======== INPUT RECORDS

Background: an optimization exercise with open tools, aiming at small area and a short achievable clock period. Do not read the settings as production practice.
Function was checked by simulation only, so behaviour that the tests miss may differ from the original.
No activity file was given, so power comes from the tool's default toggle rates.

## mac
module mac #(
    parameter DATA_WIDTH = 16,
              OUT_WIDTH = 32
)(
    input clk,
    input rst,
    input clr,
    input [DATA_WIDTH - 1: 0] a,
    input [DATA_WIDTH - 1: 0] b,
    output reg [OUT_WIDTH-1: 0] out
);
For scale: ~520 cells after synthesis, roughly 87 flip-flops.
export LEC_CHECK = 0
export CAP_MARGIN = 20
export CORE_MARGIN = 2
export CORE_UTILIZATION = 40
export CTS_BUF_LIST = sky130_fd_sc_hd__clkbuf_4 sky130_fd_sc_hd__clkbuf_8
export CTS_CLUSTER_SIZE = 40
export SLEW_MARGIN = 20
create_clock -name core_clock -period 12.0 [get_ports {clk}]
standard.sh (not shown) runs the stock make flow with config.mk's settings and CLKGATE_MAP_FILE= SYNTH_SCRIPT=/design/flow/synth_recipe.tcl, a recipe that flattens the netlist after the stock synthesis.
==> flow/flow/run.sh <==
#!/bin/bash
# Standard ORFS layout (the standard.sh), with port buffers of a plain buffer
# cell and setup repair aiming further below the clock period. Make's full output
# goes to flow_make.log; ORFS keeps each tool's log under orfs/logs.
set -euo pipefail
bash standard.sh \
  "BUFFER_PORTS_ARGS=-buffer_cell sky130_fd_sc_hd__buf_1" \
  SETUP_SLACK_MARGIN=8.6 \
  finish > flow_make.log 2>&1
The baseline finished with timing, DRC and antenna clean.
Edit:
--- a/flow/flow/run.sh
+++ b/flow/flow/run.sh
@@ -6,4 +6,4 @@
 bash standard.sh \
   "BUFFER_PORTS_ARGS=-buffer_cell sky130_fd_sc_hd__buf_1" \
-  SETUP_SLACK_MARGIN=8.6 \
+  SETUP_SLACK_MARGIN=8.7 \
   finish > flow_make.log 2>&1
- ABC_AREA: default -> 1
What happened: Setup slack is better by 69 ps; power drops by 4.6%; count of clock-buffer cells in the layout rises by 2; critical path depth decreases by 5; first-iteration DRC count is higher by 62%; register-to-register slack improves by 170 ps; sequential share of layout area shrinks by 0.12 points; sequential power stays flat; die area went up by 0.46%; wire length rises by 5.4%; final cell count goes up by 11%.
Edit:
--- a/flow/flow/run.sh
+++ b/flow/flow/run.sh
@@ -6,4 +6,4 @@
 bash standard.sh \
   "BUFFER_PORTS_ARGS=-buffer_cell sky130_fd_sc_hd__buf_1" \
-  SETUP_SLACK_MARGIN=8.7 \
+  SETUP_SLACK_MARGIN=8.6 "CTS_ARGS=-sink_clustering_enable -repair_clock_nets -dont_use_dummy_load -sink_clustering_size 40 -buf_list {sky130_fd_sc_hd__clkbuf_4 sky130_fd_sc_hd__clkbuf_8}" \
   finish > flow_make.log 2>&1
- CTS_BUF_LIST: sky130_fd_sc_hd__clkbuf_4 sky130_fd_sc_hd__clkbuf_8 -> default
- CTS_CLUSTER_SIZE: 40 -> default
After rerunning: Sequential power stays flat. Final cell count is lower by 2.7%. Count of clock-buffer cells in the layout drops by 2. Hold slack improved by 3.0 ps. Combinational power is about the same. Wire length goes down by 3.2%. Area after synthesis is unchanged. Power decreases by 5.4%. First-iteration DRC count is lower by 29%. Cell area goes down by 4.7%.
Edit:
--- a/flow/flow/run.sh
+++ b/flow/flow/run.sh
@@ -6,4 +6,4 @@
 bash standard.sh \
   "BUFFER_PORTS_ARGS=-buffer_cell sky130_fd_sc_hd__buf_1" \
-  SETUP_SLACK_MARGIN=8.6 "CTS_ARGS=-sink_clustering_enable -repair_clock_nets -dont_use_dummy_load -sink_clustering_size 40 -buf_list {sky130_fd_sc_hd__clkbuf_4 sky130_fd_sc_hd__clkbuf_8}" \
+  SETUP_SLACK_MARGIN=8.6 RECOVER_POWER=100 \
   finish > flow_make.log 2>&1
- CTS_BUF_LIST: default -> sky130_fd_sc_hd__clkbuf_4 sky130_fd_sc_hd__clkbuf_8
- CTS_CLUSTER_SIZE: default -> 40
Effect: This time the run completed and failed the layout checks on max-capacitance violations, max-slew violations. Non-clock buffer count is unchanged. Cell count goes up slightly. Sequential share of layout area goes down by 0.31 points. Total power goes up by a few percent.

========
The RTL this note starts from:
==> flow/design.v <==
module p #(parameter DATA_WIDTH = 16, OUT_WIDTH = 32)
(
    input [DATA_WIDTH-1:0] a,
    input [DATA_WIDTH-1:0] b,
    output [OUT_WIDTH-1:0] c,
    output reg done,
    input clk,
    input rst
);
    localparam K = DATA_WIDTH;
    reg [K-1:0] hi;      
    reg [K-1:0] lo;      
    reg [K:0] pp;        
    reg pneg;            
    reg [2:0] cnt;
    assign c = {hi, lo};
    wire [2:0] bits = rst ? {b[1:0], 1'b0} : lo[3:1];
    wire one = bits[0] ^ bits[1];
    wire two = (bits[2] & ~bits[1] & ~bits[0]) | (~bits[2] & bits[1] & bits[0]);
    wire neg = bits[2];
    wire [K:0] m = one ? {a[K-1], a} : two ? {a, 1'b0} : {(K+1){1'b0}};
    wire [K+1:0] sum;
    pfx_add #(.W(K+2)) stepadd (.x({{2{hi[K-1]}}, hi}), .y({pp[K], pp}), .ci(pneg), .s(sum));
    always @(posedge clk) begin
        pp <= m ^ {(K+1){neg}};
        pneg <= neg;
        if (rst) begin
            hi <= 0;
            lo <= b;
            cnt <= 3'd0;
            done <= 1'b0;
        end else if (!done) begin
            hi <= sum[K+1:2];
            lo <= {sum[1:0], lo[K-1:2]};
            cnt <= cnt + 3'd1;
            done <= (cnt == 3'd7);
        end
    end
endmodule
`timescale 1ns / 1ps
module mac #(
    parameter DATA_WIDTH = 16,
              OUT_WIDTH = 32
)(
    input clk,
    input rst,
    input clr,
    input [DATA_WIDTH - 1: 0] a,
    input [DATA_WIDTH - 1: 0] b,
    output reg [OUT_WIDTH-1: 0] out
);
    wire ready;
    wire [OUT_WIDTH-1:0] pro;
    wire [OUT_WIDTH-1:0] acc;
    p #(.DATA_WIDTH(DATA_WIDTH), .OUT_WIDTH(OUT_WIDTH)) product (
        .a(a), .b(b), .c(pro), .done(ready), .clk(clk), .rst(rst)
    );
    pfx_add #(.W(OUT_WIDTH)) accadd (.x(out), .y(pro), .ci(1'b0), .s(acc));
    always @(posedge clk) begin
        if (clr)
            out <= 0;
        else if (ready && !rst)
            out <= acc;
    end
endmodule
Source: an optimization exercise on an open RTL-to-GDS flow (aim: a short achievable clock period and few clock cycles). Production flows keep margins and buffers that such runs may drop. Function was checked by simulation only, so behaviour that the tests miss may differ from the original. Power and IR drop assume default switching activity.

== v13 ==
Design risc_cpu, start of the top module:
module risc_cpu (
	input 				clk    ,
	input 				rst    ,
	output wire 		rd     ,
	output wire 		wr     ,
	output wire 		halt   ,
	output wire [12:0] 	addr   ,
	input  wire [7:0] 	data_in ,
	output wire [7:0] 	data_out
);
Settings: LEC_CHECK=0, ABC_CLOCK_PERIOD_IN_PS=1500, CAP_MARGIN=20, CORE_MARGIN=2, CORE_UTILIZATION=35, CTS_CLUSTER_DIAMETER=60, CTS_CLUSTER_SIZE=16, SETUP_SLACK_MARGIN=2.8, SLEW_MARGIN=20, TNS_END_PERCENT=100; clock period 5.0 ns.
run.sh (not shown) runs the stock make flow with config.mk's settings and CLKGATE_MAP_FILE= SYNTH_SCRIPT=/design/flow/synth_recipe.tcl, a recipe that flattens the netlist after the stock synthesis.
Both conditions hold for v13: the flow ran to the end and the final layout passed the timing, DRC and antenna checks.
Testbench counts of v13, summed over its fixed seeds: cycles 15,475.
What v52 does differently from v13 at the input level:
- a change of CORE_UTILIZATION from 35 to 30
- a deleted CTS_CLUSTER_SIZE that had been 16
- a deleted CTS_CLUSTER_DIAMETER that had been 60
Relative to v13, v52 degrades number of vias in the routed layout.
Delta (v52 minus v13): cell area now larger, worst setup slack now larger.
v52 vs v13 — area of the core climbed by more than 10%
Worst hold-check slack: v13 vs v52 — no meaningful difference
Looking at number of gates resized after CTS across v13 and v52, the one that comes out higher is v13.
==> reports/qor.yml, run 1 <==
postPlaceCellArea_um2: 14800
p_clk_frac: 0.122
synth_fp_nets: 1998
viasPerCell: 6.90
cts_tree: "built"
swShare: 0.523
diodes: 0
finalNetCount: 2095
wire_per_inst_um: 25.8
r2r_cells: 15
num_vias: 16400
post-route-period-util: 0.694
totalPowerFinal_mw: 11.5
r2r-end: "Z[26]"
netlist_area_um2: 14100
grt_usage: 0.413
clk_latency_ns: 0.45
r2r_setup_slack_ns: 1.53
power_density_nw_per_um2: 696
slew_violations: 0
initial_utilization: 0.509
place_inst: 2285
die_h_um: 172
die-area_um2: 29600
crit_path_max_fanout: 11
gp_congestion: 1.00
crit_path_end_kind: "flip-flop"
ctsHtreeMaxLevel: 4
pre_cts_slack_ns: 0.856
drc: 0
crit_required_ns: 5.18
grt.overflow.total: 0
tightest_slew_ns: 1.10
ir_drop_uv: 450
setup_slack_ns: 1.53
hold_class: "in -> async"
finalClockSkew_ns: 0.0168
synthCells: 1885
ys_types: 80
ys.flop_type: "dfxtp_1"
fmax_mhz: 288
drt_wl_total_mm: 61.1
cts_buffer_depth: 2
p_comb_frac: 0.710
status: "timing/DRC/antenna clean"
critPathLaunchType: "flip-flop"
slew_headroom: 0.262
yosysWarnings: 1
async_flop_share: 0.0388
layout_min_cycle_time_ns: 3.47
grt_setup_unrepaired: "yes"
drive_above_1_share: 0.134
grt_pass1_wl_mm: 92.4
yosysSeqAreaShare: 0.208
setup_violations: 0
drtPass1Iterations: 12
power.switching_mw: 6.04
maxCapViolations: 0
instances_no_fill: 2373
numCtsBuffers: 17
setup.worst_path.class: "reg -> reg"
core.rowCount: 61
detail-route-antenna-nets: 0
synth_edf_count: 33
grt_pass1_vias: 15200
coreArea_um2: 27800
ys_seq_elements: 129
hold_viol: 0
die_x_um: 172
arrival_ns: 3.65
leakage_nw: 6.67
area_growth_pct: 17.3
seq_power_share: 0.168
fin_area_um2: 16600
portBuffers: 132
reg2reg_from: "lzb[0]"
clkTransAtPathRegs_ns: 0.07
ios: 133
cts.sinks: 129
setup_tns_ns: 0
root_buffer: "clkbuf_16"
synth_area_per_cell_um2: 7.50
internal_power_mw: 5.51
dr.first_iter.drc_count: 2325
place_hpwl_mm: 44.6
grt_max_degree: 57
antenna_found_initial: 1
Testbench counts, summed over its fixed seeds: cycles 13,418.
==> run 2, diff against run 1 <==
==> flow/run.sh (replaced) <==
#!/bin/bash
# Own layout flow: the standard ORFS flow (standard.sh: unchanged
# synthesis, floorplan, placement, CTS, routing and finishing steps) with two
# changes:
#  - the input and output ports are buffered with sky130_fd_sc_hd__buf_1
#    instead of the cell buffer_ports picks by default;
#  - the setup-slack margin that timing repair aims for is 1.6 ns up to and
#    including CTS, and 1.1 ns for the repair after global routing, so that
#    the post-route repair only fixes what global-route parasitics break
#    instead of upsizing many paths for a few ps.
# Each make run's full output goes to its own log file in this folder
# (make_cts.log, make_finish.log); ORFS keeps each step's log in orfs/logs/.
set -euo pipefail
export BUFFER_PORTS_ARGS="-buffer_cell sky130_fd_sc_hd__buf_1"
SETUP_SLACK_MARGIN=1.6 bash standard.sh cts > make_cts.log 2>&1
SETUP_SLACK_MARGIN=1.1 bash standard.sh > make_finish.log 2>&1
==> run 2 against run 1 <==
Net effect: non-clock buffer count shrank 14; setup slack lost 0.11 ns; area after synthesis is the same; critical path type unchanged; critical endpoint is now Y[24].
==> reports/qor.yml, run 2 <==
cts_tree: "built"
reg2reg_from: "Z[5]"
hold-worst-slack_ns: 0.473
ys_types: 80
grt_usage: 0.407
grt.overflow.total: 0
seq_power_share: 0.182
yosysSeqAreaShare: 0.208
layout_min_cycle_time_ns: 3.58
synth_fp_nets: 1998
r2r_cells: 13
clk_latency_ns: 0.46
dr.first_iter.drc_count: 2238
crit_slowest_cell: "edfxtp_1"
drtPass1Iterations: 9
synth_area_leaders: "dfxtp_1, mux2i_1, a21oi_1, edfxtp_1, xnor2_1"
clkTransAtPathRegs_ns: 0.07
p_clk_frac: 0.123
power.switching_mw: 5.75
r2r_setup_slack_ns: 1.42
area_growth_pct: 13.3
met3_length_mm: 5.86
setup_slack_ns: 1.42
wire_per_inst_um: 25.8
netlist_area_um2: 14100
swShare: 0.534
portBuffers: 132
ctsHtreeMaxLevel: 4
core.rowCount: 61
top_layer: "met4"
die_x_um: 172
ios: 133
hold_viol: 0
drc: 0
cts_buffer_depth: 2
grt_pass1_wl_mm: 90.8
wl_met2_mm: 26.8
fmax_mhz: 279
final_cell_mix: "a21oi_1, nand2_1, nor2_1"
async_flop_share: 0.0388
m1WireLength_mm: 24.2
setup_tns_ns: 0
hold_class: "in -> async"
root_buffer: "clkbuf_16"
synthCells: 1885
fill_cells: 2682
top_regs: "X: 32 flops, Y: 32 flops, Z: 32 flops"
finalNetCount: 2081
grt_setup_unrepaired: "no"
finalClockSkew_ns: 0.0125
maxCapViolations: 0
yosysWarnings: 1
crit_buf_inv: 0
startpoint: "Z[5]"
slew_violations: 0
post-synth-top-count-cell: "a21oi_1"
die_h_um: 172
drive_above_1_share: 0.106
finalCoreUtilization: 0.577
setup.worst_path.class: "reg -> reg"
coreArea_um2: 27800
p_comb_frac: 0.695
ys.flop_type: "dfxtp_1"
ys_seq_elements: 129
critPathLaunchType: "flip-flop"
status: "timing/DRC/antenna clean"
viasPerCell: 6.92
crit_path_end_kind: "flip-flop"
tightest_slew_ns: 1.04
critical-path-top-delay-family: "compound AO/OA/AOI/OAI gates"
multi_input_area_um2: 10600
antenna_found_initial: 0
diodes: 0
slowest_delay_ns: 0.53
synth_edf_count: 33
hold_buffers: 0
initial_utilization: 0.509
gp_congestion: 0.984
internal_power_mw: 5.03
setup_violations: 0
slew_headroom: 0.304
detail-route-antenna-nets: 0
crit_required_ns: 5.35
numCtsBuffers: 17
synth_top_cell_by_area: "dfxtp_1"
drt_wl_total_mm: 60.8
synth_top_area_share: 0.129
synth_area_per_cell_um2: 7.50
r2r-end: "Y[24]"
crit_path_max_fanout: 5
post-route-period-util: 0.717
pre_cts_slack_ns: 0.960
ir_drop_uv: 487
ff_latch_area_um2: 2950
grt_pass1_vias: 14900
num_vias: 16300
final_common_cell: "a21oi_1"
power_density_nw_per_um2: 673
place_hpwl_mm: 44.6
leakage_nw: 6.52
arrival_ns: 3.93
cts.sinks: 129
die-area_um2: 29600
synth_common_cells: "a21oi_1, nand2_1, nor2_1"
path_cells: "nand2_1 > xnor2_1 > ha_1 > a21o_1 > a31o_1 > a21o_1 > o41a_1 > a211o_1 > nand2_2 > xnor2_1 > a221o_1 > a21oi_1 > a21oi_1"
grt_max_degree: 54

================

▶ WHAT YOU NEED TO DO:
Check the entries above line by line and return each one containing the word "routing".

▶ ANSWER TO THIS PROBLEM:
# synthesis, floorplan, placement, CTS, routing and finishing steps) with two
#    including CTS, and 1.1 ns for the repair after global routing, so that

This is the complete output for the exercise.